#### GOAL OF THE EXERCISE:
Report, as a bare number, how many lines of the entries below contain "inverter".

── MATERIAL PROVIDED

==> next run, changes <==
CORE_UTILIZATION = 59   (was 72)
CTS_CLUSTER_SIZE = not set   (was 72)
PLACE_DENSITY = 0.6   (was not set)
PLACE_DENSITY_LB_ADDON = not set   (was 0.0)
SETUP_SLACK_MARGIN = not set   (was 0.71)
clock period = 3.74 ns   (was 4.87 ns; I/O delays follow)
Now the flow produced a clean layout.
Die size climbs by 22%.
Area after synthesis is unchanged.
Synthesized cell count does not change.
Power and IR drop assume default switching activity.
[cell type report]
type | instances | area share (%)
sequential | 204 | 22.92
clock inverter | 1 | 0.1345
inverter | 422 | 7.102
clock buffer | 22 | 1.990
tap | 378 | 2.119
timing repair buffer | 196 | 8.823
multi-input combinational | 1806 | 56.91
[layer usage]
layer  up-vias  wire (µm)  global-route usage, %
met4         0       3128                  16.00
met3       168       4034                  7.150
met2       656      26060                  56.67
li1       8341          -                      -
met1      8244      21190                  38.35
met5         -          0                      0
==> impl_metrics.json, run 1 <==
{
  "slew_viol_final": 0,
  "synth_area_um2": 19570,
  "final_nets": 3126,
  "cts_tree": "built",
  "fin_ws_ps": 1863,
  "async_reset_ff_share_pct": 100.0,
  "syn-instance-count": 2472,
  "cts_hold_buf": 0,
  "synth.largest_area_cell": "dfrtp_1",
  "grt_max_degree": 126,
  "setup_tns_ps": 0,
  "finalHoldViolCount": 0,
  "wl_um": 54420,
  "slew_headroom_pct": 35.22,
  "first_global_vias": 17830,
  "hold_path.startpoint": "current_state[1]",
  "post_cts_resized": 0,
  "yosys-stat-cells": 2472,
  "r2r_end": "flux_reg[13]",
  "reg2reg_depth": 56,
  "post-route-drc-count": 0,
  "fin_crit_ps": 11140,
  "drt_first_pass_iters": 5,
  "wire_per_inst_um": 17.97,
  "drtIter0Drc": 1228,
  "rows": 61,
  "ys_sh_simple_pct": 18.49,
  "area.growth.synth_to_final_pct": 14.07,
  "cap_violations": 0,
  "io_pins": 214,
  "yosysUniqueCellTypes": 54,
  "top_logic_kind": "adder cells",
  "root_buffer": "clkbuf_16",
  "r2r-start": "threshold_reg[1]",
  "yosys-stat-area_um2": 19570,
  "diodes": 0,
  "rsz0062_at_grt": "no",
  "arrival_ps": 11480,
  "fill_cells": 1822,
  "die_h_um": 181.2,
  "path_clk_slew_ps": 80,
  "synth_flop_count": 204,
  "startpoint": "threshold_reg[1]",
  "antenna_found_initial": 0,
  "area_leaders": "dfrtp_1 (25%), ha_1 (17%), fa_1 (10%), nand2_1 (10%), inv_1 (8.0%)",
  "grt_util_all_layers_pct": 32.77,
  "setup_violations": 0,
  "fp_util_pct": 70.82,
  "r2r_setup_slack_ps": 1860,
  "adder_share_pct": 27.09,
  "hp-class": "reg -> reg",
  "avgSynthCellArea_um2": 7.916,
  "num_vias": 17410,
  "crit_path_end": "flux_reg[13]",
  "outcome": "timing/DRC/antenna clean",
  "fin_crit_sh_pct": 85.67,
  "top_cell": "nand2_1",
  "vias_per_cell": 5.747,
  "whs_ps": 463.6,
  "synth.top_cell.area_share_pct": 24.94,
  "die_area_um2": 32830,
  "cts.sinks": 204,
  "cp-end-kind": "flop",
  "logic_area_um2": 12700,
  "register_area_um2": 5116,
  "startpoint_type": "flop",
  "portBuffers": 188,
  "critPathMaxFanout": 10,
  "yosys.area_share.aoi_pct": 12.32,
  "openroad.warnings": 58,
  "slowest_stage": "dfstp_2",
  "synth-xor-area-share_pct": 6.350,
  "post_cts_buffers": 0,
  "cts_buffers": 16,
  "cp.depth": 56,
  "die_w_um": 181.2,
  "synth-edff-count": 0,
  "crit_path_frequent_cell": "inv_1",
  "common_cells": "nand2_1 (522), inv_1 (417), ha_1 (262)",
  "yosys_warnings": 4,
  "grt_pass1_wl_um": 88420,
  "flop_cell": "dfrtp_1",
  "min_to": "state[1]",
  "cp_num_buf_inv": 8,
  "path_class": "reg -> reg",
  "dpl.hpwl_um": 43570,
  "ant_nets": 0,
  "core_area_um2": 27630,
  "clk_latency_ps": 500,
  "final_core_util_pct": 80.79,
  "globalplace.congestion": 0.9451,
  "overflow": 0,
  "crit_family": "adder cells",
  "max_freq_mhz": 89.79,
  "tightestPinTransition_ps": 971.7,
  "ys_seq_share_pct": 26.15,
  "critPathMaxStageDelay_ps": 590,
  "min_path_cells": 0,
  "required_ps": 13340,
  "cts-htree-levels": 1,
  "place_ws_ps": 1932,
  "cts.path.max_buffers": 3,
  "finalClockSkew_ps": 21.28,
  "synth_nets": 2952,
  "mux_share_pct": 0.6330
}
==> flow/design.v (excerpt) <==
module LMFE ( clk, reset, Din, in_en, busy, out_valid, Dout, mem_cen, mem_wen, mem_addr, mem_d, mem_q);
Size: ~4300 cells after synthesis, roughly 38000 sq um of cells after synthesis.
==> flow/config.mk <==
export PLATFORM = sky130hd
export DESIGN_NAME = LMFE
export DESIGN_NICKNAME = LMFE
export VERILOG_FILES = /design/flow/design.v
export SDC_FILE = /design/flow/constraint.sdc
export NUM_CORES = 4
export LEC_CHECK = 0
export CAP_MARGIN = 0
export CELL_PAD_IN_SITES_DETAIL_PLACEMENT = 1
export CELL_PAD_IN_SITES_GLOBAL_PLACEMENT = 2
export CORE_ASPECT_RATIO = 1.06
export CORE_MARGIN = 2
export CORE_UTILIZATION = 20
export CTS_CLUSTER_SIZE = 81
export GPL_TIMING_DRIVEN = 0
export HOLD_SLACK_MARGIN = -0.06
export MIN_ROUTING_LAYER = met2
export PLACE_DENSITY_LB_ADDON = 0.28
export SLEW_MARGIN = 40
==> flow/constraint.sdc <==
create_clock -name core_clock -period 4.57 [get_ports {clk}]
set_input_delay 0.9140 -clock core_clock [delete_from_list [all_inputs] [get_ports {clk}]]
set_output_delay 0.9140 -clock core_clock [all_outputs]
set_load 0.01 [all_outputs]
run.sh (not shown) runs the stock make flow with config.mk's settings and CLKGATE_MAP_FILE=.
Rerun with:
==> flow/config.mk (replaced) <==
export PLATFORM = sky130hd
export DESIGN_NAME = LMFE
export DESIGN_NICKNAME = LMFE
export VERILOG_FILES = /design/flow/design.v
export SDC_FILE = /design/flow/constraint.sdc
export NUM_CORES = 4
export LEC_CHECK = 0
export CAP_MARGIN = 20
export CORE_MARGIN = 2
export CORE_UTILIZATION = 70
export SLEW_MARGIN = 20
==> flow/constraint.sdc (replaced) <==
create_clock -name core_clock -period 3.5 [get_ports {clk}]
set_input_delay 0.7000 -clock core_clock [delete_from_list [all_inputs] [get_ports {clk}]]
set_output_delay 0.7000 -clock core_clock [all_outputs]
set_load 0.01 [all_outputs]
Effect: Synthesized area is unchanged; worst setup slack is better by 40 ps; worst hold slack is about the same; via count shrinks by 31%; fmax goes up by 34%; routed wire length decreases by 44%; final cell count goes down by 27%; core utilization increases by 54 points; clock skew decreases by 31 ps.
==> flow/design.v <==
module gca_dlnv(
    input [31:0]    coord0,
    input [31:0]    coord1,
    input           ld,
    input           step,
    input           CLK,
    output          FC,
    output [20:0]   ADDR
);
    reg         [15:0] x0;
    reg         [15:0] y0;
    wire        [15:0] x1;
    wire        [15:0] y1;
    reg  signed [15:0] dx, dy;
    reg  signed [15:0] sx, sy;
    reg  signed [15:0] error;
    wire signed [15:0] e2;
    assign x1 = {5'b0, coord1[10:0]};
    assign y1 = {6'b0, coord1[20:11]};
    assign e2 = error <<< 1;
    assign ADDR = {y0[9:0], x0[10:0]};
    assign FC = !ld && (x0 == x1 && y0 == y1 || e2 >= dy && x0 == x1 || e2 <= dx && y0 == y1);
    always @(posedge CLK) begin
        if(ld) begin
            x0 <= {5'b0, coord0[10:0]};
            y0 <= {6'b0, coord0[20:11]};
            sx <= (x0 > x1) ? -16'd1 : 16'd1;
            sy <= (y0 > y1) ? -16'd1 : 16'd1;
            dx <= (x0 < x1) ? (x1 - x0) : (x0 - x1);
            dy <= (y1 < y0) ? (y1 - y0) : (y0 - y1);
            error <= dx + dy;
        end
        if(step && !ld) begin
            if(e2 >= dy) x0 <= x0 + sx;
            if(e2 <= dx) y0 <= y0 + sy;
            if(e2 >= dy && e2 <= dx)
                error <= error + dx + dy;
            else if(e2 >= dy)
                error <= error + dy;
            else if(e2 <= dx)
                error <= error + dx;
        end
    end
endmodule
clock: 4.56 ns
lec_check: 0
cap_margin: 20
core_margin: 2
core_utilization: 40
slew_margin: 20
run.sh (not shown) runs the stock make flow with config.mk's settings and CLKGATE_MAP_FILE=.
==> next run, changes <==
Settings changed: CORE_UTILIZATION 40 to 51.
Clock period 4.56 ns to 4.06 ns, I/O delays scaled along.
Outcome: Count of clock-buffer cells in the layout fell by 1. Area after synthesis does not change. Final cell count fell by 1.5%. Wire length rose by 2.1%. Worst setup slack got worse by 0.038 ns. Register-to-register slack got worse by 0.14 ns. Non-clock buffer count rose by 35. Final area rose by 1.8%.
==> next run, changes <==
Settings changed: CORE_UTILIZATION 51 to 50, SETUP_SLACK_MARGIN from default to 0.73.
Clock period 4.06 ns to 2.53 ns, I/O delays scaled along.
Result: Now the flow ran to the end with violations: setup timing. Area after synthesis stays the same. Design area rose by about 40%. Hold slack improved by 0.088 ns.
==> next run, changes <==
Settings changed: CAP_MARGIN 20 to 15, CORE_UTILIZATION 50 to 72, SETUP_SLACK_MARGIN 0.73 to -0.27.
Clock period 2.53 ns to 3.9 ns, I/O delays scaled along.
The new run completed and failed the layout checks on setup timing; synthesized area is unchanged; routed wire length goes down by 25%; global-route usage grows by 5.4 points.

Setup of job 2519:
RTL: the design.v shown in full above, as it stands there.
make LEC_CHECK=0 ABC_AREA=1 CAP_MARGIN=20 CORE_MARGIN=2 CORE_UTILIZATION=60 CTS_CLUSTER_DIAMETER=94 SLEW_MARGIN=20 finish   # period 2.75 ns
Job 2519: complete, dirty (setup timing)
Input-level comparison between job 2295 and job 2519:
Settings: CORE_UTILIZATION now 66, was 60; CTS_CLUSTER_DIAMETER no longer set, was 94; SETUP_SLACK_MARGIN now 1.0, previously not set; ABC_AREA no longer set, was 1; the clock period (ns, I/O delays scaled along) now 3.9, was 2.75.
==> comparison <==
No crash in job 2295: every stage finished, but the layout fails its final checks due to setup timing.
Sort job 2519 and job 2295 by transition at the pin with the smallest max-transition slack asc -> top: job 2519
Compared with job 2519, job 2295 instantiates a smaller number of standard cells.
Job 2295: post-synthesis share of cell area spent on and, or, nand and nor gates 12 points below job 2519
Per the comparison of job 2295 with job 2519, via count of the first global-routing pass decreased by 1,852 relative to the old numbers, portion of netlist area occupied by mux cells rose 4.0 points.
The higher arrival time at the worst endpoint came out of job 2295.
Relative to job 2295, the following input files were edited for job 137:
Settings: changing CORE_UTILIZATION from 66 to 40; removing SETUP_SLACK_MARGIN (formerly 1.0); changing the clock period (ns, I/O delays scaled along) from 3.9 to 5.0.
- Job 137 finished every step from synthesis to the final layout, and the layout passed the timing, design-rule and antenna checks.
- Critical path depth in cells: lower on job 137
- Start-to-end type of the worst setup path = flop to flop: job 2295; start-to-end type of the worst setup path = primary input to primary output: job 137
- Of job 137 and job 2295, job 2295 shows the higher initial antenna violation count, with job 137 below it.
- Job 2295 ended up with met5 as its highest metal layer with signal wires; job 137 ended up with met4.
- Lower clock distribution area overhead in the final layout was reported by job 2295, not job 137.
- Note that the detailed-routed wire length on met2 recorded for job 2295 amounts to 1.4 times the value seen in job 137.
- Job 137 reports its first element of the critical path as coord1[16] while job 2295 reports dx[2].
- Relative to job 2295, overall chip area increased by about 60% in job 137.
- Comparing job 2295 against job 137, there is no change at all in synthesis area per yosys.
- The setup slack of job 137 is larger than that of job 2295.
- Number of buffers other than clock buffers in the final layout: job 137 lower than job 2295
- Placement-stage worst setup slack: job 137 and job 2295 compared, higher one is job 137

Setup of job 101:
RTL: the design.v shown in full above, as it stands there.
clock: 3.78 ns
lec_check: 0
cap_margin: 30
core_margin: 2
core_utilization: 72
cts_cluster_diameter: 358
place_density: 0.67
slew_margin: 20
Finished, but not clean: job 101, with setup timing.
Input changes introduced in job 102 (baseline for comparison: job 101):
- a change of CAP_MARGIN from 30 to 5
- an added ABC_AREA of 1
- a deleted PLACE_DENSITY that had been 0.67
- a change of CTS_CLUSTER_DIAMETER from 358 to 376
- an added CTS_CLUSTER_SIZE of 99
- an added SETUP_SLACK_MARGIN of 0.25
- a change of the clock period (ns, I/O delays scaled along) from 3.78 to 4.06
Job 101 and job 102: one clean run, job 102; the rest did not finish clean. [job 101] flow finished | final checks: failed | reasons: setup timing. Looking at critical path startpoint, the coord1[6] result is from job 102; the dx[1]$_DFFE_PP_ one comes from job 101. [compare] base=job 101 new=job 102: worst setup slack rose 0.40 ns; count of routing violations after the opening detailed-route iteration increased by 8.2% relative to the old numbers; initial antenna violation count about even; number of cells in the yosys synthesis report went up 426. Looking at timing endpoint of the critical path, the FC result is from job 102; the error[14]$_DFF_P_ one comes from job 101. Between job 102 and job 101, it is job 102 whose first-pass GRT wire length is higher, by 13%. Of job 102 and job 101, job 101 shows the higher average cell area after synthesis, with job 102 below it. Min transition at the pin with the smallest max-transition slack across job 102 and job 101: job 101.
Input changes introduced in job 103 (baseline for comparison: job 102):
- ABC_AREA no longer set, was 1
- CORE_UTILIZATION now 58, was 72
- CAP_MARGIN now 20, was 5
- CTS_CLUSTER_SIZE no longer set, was 99
- CTS_CLUSTER_DIAMETER no longer set, was 376
- SETUP_SLACK_MARGIN no longer set, was 0.25
- the clock period (ns, I/O delays scaled along) now 2.53, was 4.06
==> comparison <==
The net count of the mapped netlist reported for job 103 is smaller than that of job 102 by about 22%.
Post-synthesis sequential area ratio was higher in job 103 than in job 102.
Count of hold-fix buffers inserted at cts delta (job 102 -> job 103): insignificant
Compared with job 102, job 103 shows die area higher by 15%.
Comparing job 103 and job 102, the higher instance area at placement is on job 103.
Job 103 did not finish; the tool stopped in global routing (5_1_grt) with error GRT-0232.
Job 102 | status: complete | timing, DRC, antenna: pass
Compared with job 102, job 103 shows a synthesized area per cell that is about 24% higher.
Of job 103 and job 102, job 103 shows the lower synthesized cell area, with job 102 above it.
## Diff of input files: job 104 against job 103
- changing CORE_UTILIZATION from 58 to 11
- changing the clock period (ns, I/O delays scaled along) from 2.53 to 5.19
==> comparison <==
Job 104: PASS, flow complete, no timing, DRC or antenna violations. Job 104 vs job 103: detailed placer's ending HPWL down by more than 10%. Job 104 vs job 103, routability-driven placement congestion ratio went down by 0.15. What job 103 reported for cell area after placement has to be multiplied by 0.891 to get the figure for job 104. Post-cts repair resize count: job 104 lower than job 103.

RTL: the design.v shown in full above, as it stands there.
==> flow/config.mk <==
export PLATFORM = sky130hd
export DESIGN_NAME = gca_dlnv
export DESIGN_NICKNAME = gca_dlnv
export VERILOG_FILES = /design/flow/design.v
export SDC_FILE = /design/flow/constraint.sdc
export NUM_CORES = 4
export LEC_CHECK = 0
export CAP_MARGIN = 20
export CORE_MARGIN = 2
export CORE_UTILIZATION = 40
export CTS_CLUSTER_DIAMETER = 397
export CTS_CLUSTER_SIZE = 44
export PLACE_DENSITY_LB_ADDON = 0.12
export SLEW_MARGIN = 20
export TNS_END_PERCENT = 5
==> flow/constraint.sdc <==
create_clock -name core_clock -period 5.0 [get_ports {CLK}]
set_input_delay 1.0000 -clock core_clock [delete_from_list [all_inputs] [get_ports {CLK}]]
set_output_delay 1.0000 -clock core_clock [all_outputs]
set_load 0.01 [all_outputs]
Edit:
CORE_UTILIZATION = 30   (was 40)
CTS_CLUSTER_DIAMETER = 395   (was 397)
CTS_CLUSTER_SIZE = 15   (was 44)
HOLD_SLACK_MARGIN = -0.09   (was not set)
SLEW_MARGIN = 0   (was 20)
Effect: The changed run ran to the end with no violations; wire length rises by 3.9%; synthesized cell count does not change; design area went up by 1.3%; fmax decreases by about 2%.
Edit:
CORE_UTILIZATION = 39   (was 30)
CTS_CLUSTER_DIAMETER = not set   (was 395)
CTS_CLUSTER_SIZE = not set   (was 15)
HOLD_SLACK_MARGIN = not set   (was -0.09)
PLACE_DENSITY_LB_ADDON = not set   (was 0.12)
SLEW_MARGIN = 20   (was 0)
TNS_END_PERCENT = not set   (was 5)
clock period = 4.56 ns   (was 5.0 ns; I/O delays follow)
After rerunning:
- setup slack got worse by 170 ps
- routed wire length drops by about 7%
- die size decreases by about 23%
- final area went down by about 1%
Edit:
CORE_UTILIZATION = 72   (was 39)
CTS_CLUSTER_DIAMETER = 41   (was not set)
HOLD_SLACK_MARGIN = -0.1   (was not set)
TNS_END_PERCENT = 40   (was not set)
clock period = 3.78 ns   (was 4.56 ns; I/O delays follow)
- This time the run completed and failed the layout checks on negative setup slack
- register-to-register slack degrades by 440 ps
- routed wire length came out higher by 5.3%
Edit:
CAP_MARGIN = 5   (was 20)
CTS_CLUSTER_DIAMETER = not set   (was 41)
CTS_CLUSTER_SIZE = 99   (was not set)
HOLD_SLACK_MARGIN = not set   (was -0.1)
TNS_END_PERCENT = not set   (was 40)
clock period = 4.06 ns   (was 3.78 ns; I/O delays follow)
Outcome: With this change the flow ran to the end with no violations. Global-route usage came out lower by 2.2 points. Setup slack gets better by 250 ps. Area after synthesis is unchanged. Design area shrinks by 2.5%. Via count decreases by 3.9%. Count of clock-buffer cells in the layout rose by 1.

────

#### EXERCISE SOLUTION:
2